Accelerating discovery of glass materials in electronic devices through topology-guided machine learning

Abstract

The trial-and-error method, which is one of the most used methods in the glass industry, is extremely time-consuming and cost-intensive. In order to alleviate energy consumption and improve efficiency in glass development, a multi-tasking framework with topology-informed descriptors is proposed to obtain key properties, such as TEC, T_g, and T_m values, without conducting additional experiments. Herein, we disclosed that the casually generated findings on compositions are difficult to fabricate experimentally, and the predicted results largely deviate from the real values.
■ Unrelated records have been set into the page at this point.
$ cat config.mk
export PLATFORM = sky130hd
export DESIGN_NAME = uart_mmio_bridge
export DESIGN_NICKNAME = d
export VERILOG_FILES = /design/src/rtl/uart_mmio_pkg.sv /design/src/rtl/sync_fifo.sv /design/src/rtl/uart_mmio_bridge.sv
export SDC_FILE = /design/constraint.sdc
export NUM_CORES = 1
export LEC_CHECK = 0
export ABC_CLOCK_PERIOD_IN_PS = 2950
export BUFFER_PORTS_ARGS = -buffer_cell sky130_fd_sc_hd__buf_2
export CORE_MARGIN = 5
export CORE_UTILIZATION = 52
export DETAILED_ROUTE_END_ITERATION = 10
export GPL_ROUTABILITY_DRIVEN = 0
export PLACE_DENSITY = 0.85
export SLEW_MARGIN = 20
export SYNTH_ARGS = -nofsm -noshare
export SYNTH_HDL_FRONTEND = slang
export SYNTH_HIERARCHICAL = 1
export SYNTH_SLANG_ARGS = --single-unit
$ cat constraint.sdc
create_clock -name clk -period 2.95 [get_ports clk]
set_clock_uncertainty 0.05 [all_clocks]
set_input_delay 0.295 -clock clk [delete_from_list [all_inputs] [get_ports clk]]
set_output_delay 0.295 -clock clk [all_outputs]
set_load 0.02 [all_outputs]
$ cat src/rtl/uart_mmio_pkg.sv
// Register offsets and STATUS/CTRL field layout shared by the UART MMIO bridge.
package uart_mmio_pkg;

  localparam logic [3:0] OFF_STATUS = 4'h0;
  localparam logic [3:0] OFF_RXDATA = 4'h4;
  localparam logic [3:0] OFF_TXDATA = 4'h8;
  localparam logic [3:0] OFF_CTRL   = 4'hC;

  localparam int STATUS_TX_DROP = 2;
  localparam int CTRL_RX_IRQ_EN = 0;

  // Member order puts tx_not_full at bit 0 and tx_empty at bit 3.
  typedef struct packed {
    logic tx_empty;
    logic tx_drop;
    logic rx_not_empty;
    logic tx_not_full;
  } status_t;

endpackage

$ cat src/rtl/sync_fifo.sv
// Single-clock FIFO with occupancy count; push when full and pop when empty are ignored.
module sync_fifo #(
  parameter int WIDTH = 8,
  parameter int DEPTH = 8,
  localparam int AW = $clog2(DEPTH),
  localparam int CW = AW + 1
) (
  input  logic             clk,
  input  logic             reset,
  input  logic             push,
  input  logic [WIDTH-1:0] wdata,
  input  logic             pop,
  output logic             full,
  output logic             empty,
  output logic [CW-1:0]    count,
  output logic [WIDTH-1:0] head
);

  logic [WIDTH-1:0] mem [DEPTH];
  logic [AW-1:0]    wr_ptr;
  logic [AW-1:0]    rd_ptr;
  logic             do_push;
  logic             do_pop;

  assign full    = (count == CW'(DEPTH));
  assign empty   = (count == '0);
  assign do_push = push && !full;
  assign do_pop  = pop && !empty;
  assign head    = mem[rd_ptr];

  // Storage needs no reset; only entries between the pointers are ever observed.
  always_ff @(posedge clk) begin
    if (do_push) mem[wr_ptr] <= wdata;
  end

  always_ff @(posedge clk or posedge reset) begin
    if (reset) begin
      wr_ptr <= '0;
      rd_ptr <= '0;
      count  <= '0;
    end else begin
      if (do_push) wr_ptr <= wr_ptr + AW'(1);
      if (do_pop)  rd_ptr <= rd_ptr + AW'(1);
      case ({do_push, do_pop})
        2'b10:   count <= count + CW'(1);
        2'b01:   count <= count - CW'(1);
        default: count <= count;
      endcase
    end
  end

endmodule

$ cat src/rtl/uart_mmio_bridge.sv
// Memory-mapped UART controller: CPU register window over a TX FIFO and an RX FIFO
// feeding the uart's valid/ready byte ports.
module uart_mmio_bridge
  import uart_mmio_pkg::*;
#(
  parameter int XLEN       = 32,
  parameter int ADDR_W     = 4,
  parameter int FIFO_DEPTH = 8
) (
  input  logic              clk,
  input  logic              reset,
  input  logic [ADDR_W-1:0] i_addr,
  input  logic [XLEN-1:0]   i_wdata,
  input  logic              i_we,
  input  logic              i_re,
  output logic [XLEN-1:0]   o_rdata,
  output logic [7:0]        o_data_in,
  output logic              o_data_in_valid,
  input  logic              i_data_in_ready,
  input  logic [7:0]        i_data_out,
  input  logic              i_data_out_valid,
  output logic              o_data_out_ready,
  output logic              o_irq
);

  localparam int CW = $clog2(FIFO_DEPTH) + 1;

  logic            tx_push, tx_pop, tx_full, tx_empty;
  logic [7:0]      tx_head;
  logic [CW-1:0]   tx_count;
  logic            rx_push, rx_pop, rx_full, rx_empty;
  logic [7:0]      rx_head;
  logic [CW-1:0]   rx_count;
  logic            tx_drop;
  logic            rx_irq_en;
  logic [3:0]      word_off;
  logic            mapped;
  logic            sel_status, sel_rxdata, sel_txdata, sel_ctrl;
  status_t         status;
  logic [XLEN-1:0] rdata_next;
  logic            unused_bits;

  assign word_off   = {i_addr[3:2], 2'b00};
  assign mapped     = ((i_addr >> 4) == '0);
  assign sel_status = mapped && (word_off == OFF_STATUS);
  assign sel_rxdata = mapped && (word_off == OFF_RXDATA);
  assign sel_txdata = mapped && (word_off == OFF_TXDATA);
  assign sel_ctrl   = mapped && (word_off == OFF_CTRL);

  // Valid/ready on the uart side: a byte moves on any cycle where valid and ready
  // are both high; valid never waits for ready, and ready is low only while RX is full.
  assign tx_push = i_we && sel_txdata && !tx_full;
  assign tx_pop  = o_data_in_valid && i_data_in_ready;
  assign rx_push = i_data_out_valid && o_data_out_ready;
  assign rx_pop  = i_re && sel_rxdata && !rx_empty;

  assign o_data_in        = tx_head;
  assign o_data_in_valid  = !tx_empty;
  assign o_data_out_ready = !rx_full;

  sync_fifo #(.WIDTH(8), .DEPTH(FIFO_DEPTH)) u_tx_fifo (
    .clk   (clk),
    .reset (reset),
    .push  (tx_push),
    .wdata (i_wdata[7:0]),
    .pop   (tx_pop),
    .full  (tx_full),
    .empty (tx_empty),
    .count (tx_count),
    .head  (tx_head)
  );

  sync_fifo #(.WIDTH(8), .DEPTH(FIFO_DEPTH)) u_rx_fifo (
    .clk   (clk),
    .reset (reset),
    .push  (rx_push),
    .wdata (i_data_out),
    .pop   (rx_pop),
    .full  (rx_full),
    .empty (rx_empty),
    .count (rx_count),
    .head  (rx_head)
  );

  always_comb begin
    status              = '0;
    status.tx_not_full  = !tx_full;
    status.rx_not_empty = !rx_empty;
    status.tx_drop      = tx_drop;
    status.tx_empty     = tx_empty;
  end

  // Read mux sees start-of-cycle state, so a same-cycle STATUS write is not reflected.
  always_comb begin
    rdata_next = '0;
    if (sel_status) begin
      rdata_next = XLEN'(status);
    end else if (sel_rxdata && !rx_empty) begin
      rdata_next = XLEN'(rx_head);
    end else if (sel_ctrl) begin
      rdata_next[CTRL_RX_IRQ_EN] = rx_irq_en;
    end
  end

  always_ff @(posedge clk or posedge reset) begin
    if (reset) begin
      o_rdata   <= '0;
      tx_drop   <= 1'b0;
      rx_irq_en <= 1'b0;
      o_irq     <= 1'b0;
    end else begin
      if (i_re) o_rdata <= rdata_next;
      if (i_we && sel_txdata && tx_full) begin
        tx_drop <= 1'b1;
      end else if (i_we && sel_status && i_wdata[STATUS_TX_DROP]) begin
        tx_drop <= 1'b0;
      end
      if (i_we && sel_ctrl) rx_irq_en <= i_wdata[CTRL_RX_IRQ_EN];
      o_irq <= rx_irq_en && !rx_empty;
    end
  end

  assign unused_bits = ^{i_wdata[XLEN-1:8], i_addr[1:0], tx_count, rx_count};

endmodule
To counter these issues, a confidence indicator was used to evaluate the composition's reliability, which embodied expert knowledge by classifying glass components into network formers, intermediates, and modifiers through the weighted Euclidean distance. Consequently, we were able to obtain real glass compositions with designed TEC values in the range of 3–12 ppm °C⁻¹ within a short cycle. Achieving a matched sealing with Kovar alloy (∼5.0 ppm °C⁻¹), five generated glasses exhibited TEC values closer to Kovar alloy and good wettability under 1000 °C. This work sheds light on developing efficient and cost-effective methods for the discovery of novel glasses in the field of electronic materials, such as GTMS, LTCC, and MLCC.